Together again. Photo: Chip Somodevilla/Getty Images
At the White House on Friday, President Trump held what may have been his most deranged meeting yet. In it, the president raged at his loyalists for betraying him, and discussed taking extralegal measures to overturn the election.

The meeting, first reported by the New York Times, included lawyer and conspiracy theorist Sidney Powell, convicted felon Michael Flynn, and Rudy Giuliani. One plan floated at the meeting was for Trump to appoint Powell as a “special counsel” overseeing allegations of voter fraud. Powell’s voter fraud claims are so fantastical she has been mocked even by other far-right legal conspiracy theorists. Andrew McCarthy, a former birther and author of one book titled How Obama Embraces Islam’s Sharia Agenda and another calling for his impeachment on multiple counts, has described Powell’s vote-fraud claims as “loopy.”

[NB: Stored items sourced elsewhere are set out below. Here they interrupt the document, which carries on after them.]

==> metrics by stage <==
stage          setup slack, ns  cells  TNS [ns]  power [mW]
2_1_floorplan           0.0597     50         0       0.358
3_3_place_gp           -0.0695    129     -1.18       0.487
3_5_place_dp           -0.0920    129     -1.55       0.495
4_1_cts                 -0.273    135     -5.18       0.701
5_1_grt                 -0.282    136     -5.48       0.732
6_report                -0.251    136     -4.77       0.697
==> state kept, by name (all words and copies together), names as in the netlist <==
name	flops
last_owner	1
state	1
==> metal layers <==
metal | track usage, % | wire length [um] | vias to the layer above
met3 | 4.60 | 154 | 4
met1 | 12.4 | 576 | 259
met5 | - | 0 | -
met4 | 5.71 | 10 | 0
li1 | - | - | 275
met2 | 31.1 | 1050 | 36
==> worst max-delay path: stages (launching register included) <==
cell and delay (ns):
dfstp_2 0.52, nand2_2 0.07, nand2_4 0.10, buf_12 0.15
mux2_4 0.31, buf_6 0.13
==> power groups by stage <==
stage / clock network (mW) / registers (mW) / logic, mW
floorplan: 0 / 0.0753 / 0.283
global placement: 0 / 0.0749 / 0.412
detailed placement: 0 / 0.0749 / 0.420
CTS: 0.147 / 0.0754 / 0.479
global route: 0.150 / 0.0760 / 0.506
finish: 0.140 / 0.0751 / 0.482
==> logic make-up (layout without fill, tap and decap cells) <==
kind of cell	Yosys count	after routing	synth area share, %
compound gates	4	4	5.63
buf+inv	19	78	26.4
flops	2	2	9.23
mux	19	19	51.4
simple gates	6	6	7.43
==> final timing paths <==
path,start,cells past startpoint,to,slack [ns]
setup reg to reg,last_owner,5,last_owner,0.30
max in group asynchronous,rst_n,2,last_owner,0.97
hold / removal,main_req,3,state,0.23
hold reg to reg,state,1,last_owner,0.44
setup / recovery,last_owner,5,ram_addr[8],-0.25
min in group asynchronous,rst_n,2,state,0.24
File: src/source/shr_bus_pkg.sv
`default_nettype none

package shr_bus_pkg;

// Byte bus of the CPUs with the 13-bit address decoded on the board
localparam int ADDR_W = 13;
localparam int DATA_W = 8;

typedef logic [ADDR_W-1:0] addr_t;
typedef logic [DATA_W-1:0] data_t;

// AXI response field
typedef logic [1:0] resp_t;

localparam resp_t RESP_OKAY   = 2'b00;
localparam resp_t RESP_SLVERR = 2'b10;

endpackage

`default_nettype wire

File: src/source/shr_ctrl_pkg.sv
`default_nettype none

package shr_ctrl_pkg;

// One transaction in flight per CPU port
typedef enum logic [1:0] { IDLE, REQ, RESP } port_state_e;

// Arbiter drives the RAM, then returns ack a cycle later
typedef enum logic { ARB_IDLE, ARB_ACK } arb_state_e;

// Requester id that also records the last grant for round robin
typedef enum logic { MAIN, SUB } owner_e;

endpackage

`default_nettype wire

File: src/source/shr_axil_port.sv
`timescale 1ns/1ns
`default_nettype none

module shr_axil_port #(
    parameter int RAM_AW = 11
) (
    input  wire logic               clk,
    input  wire logic               rst_n,
    // Write address and data
    input  wire shr_bus_pkg::addr_t awaddr,
    input  wire logic               awvalid,
    output logic                    awready,
    input  wire shr_bus_pkg::data_t wdata,
    input  wire logic               wvalid,
    output logic                    wready,
    // Write response
    output shr_bus_pkg::resp_t      bresp,
    output logic                    bvalid,
    input  wire logic               bready,
    // Read address
    input  wire shr_bus_pkg::addr_t araddr,
    input  wire logic               arvalid,
    output logic                    arready,
    // Read data
    output shr_bus_pkg::data_t      rdata,
    output shr_bus_pkg::resp_t      rresp,
    output logic                    rvalid,
    input  wire logic               rready,
    // Towards the arbiter
    output logic                    arb_req,
    output logic                    arb_we,
    output shr_bus_pkg::addr_t      arb_addr,
    output shr_bus_pkg::data_t      arb_wdata,
    input  wire logic               arb_ack,
    input  wire shr_bus_pkg::data_t arb_rdata
);

shr_ctrl_pkg::port_state_e state;

logic               wr_accept;
logic               rd_accept;
logic               accept;
logic               in_range;
logic               resp_done;
shr_bus_pkg::addr_t acc_addr;
shr_bus_pkg::data_t rdata_q;
shr_bus_pkg::resp_t resp_q;

// Write wins when both are valid; it needs address and data together
assign wr_accept = (state == shr_ctrl_pkg::IDLE) && awvalid && wvalid;
assign rd_accept = (state == shr_ctrl_pkg::IDLE) && arvalid && !(awvalid && wvalid);
assign accept    = wr_accept || rd_accept;

assign acc_addr = wr_accept ? awaddr : araddr;
// Upper address bits must be clear to hit the RAM
assign in_range = (acc_addr >> RAM_AW) == '0;

assign awready = wr_accept;
assign wready  = wr_accept;
assign arready = rd_accept;

assign arb_req = (state == shr_ctrl_pkg::REQ);

assign bvalid    = (state == shr_ctrl_pkg::RESP) && arb_we;
assign rvalid    = (state == shr_ctrl_pkg::RESP) && !arb_we;
assign bresp     = resp_q;
assign rresp     = resp_q;
assign rdata     = rdata_q;
assign resp_done = (bvalid && bready) || (rvalid && rready);

always_ff @(posedge clk or negedge rst_n) begin
    if (!rst_n) begin
        state <= shr_ctrl_pkg::IDLE;
    end else begin
        case (state)
            shr_ctrl_pkg::IDLE: begin
                if (accept) begin
                    // Out of range goes straight to the error response
                    if (in_range) begin
                        state <= shr_ctrl_pkg::REQ;
                    end else begin
                        state <= shr_ctrl_pkg::RESP;
                    end
                end
            end
            shr_ctrl_pkg::REQ: begin
                if (arb_ack) begin
                    state <= shr_ctrl_pkg::RESP;
                end
            end
            shr_ctrl_pkg::RESP: begin
                if (resp_done) begin
                    state <= shr_ctrl_pkg::IDLE;
                end
            end
            default: begin
                state <= shr_ctrl_pkg::IDLE;
            end
        endcase
    end
end

// Transaction payload held until the response is taken
always_ff @(posedge clk) begin
    if (accept) begin
        arb_we    <= wr_accept;
        arb_addr  <= acc_addr;
        arb_wdata <= wdata;
        rdata_q   <= '0;
        if (in_range) begin
            resp_q <= shr_bus_pkg::RESP_OKAY;
        end else begin
            resp_q <= shr_bus_pkg::RESP_SLVERR;
        end
    end else if ((state == shr_ctrl_pkg::REQ) && arb_ack && !arb_we) begin
        rdata_q <= arb_rdata;
    end
end

endmodule

`default_nettype wire

File: config.mk
export PLATFORM = sky130hd
export DESIGN_NAME = shr_axil_port
export DESIGN_NICKNAME = d
export VERILOG_FILES = /design/src/source/shr_bus_pkg.sv /design/src/source/shr_ctrl_pkg.sv /design/src/source/shr_axil_port.sv
export SDC_FILE = /design/constraint.sdc
export NUM_CORES = 1
export LEC_CHECK = 0
export ABC_AREA = 1
export BUFFER_PORTS_ARGS = -buffer_cell sky130_fd_sc_hd__clkbuf_2
export CORE_MARGIN = 1.5
export CORE_UTILIZATION = 45
export DETAILED_ROUTE_END_ITERATION = 7
export HOLD_SLACK_MARGIN = 0.1
export PLACE_DENSITY = 0.83
export SYNTH_ARGS = -nofsm -noshare
export SYNTH_HDL_FRONTEND = slang
export SYNTH_SLANG_ARGS = --single-unit
File: constraint.sdc
create_clock -name clk -period 4.4 [get_ports clk]
set_clock_uncertainty 0.05 [all_clocks]
set_input_delay 0.44 -clock clk [delete_from_list [all_inputs] [get_ports clk]]
set_output_delay 0.44 -clock clk [all_outputs]
set_load 0.01 [all_outputs]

Trump also reportedly brought up Flynn’s proposal, which he has expounded on cable news, to impose martial law and direct the military to hold a new election. “At one point in the meeting on Friday, Mr. Trump asked about that idea,” reports the Times.

Political scientists have debated whether it is accurate to describe Trump’s efforts to overturn the election as a “coup,” an “autogolpe,” or neither. Trump’s interest in deploying the military to cancel an election he clearly lost certainly seems to resolve that debate, at least in terms of his intent.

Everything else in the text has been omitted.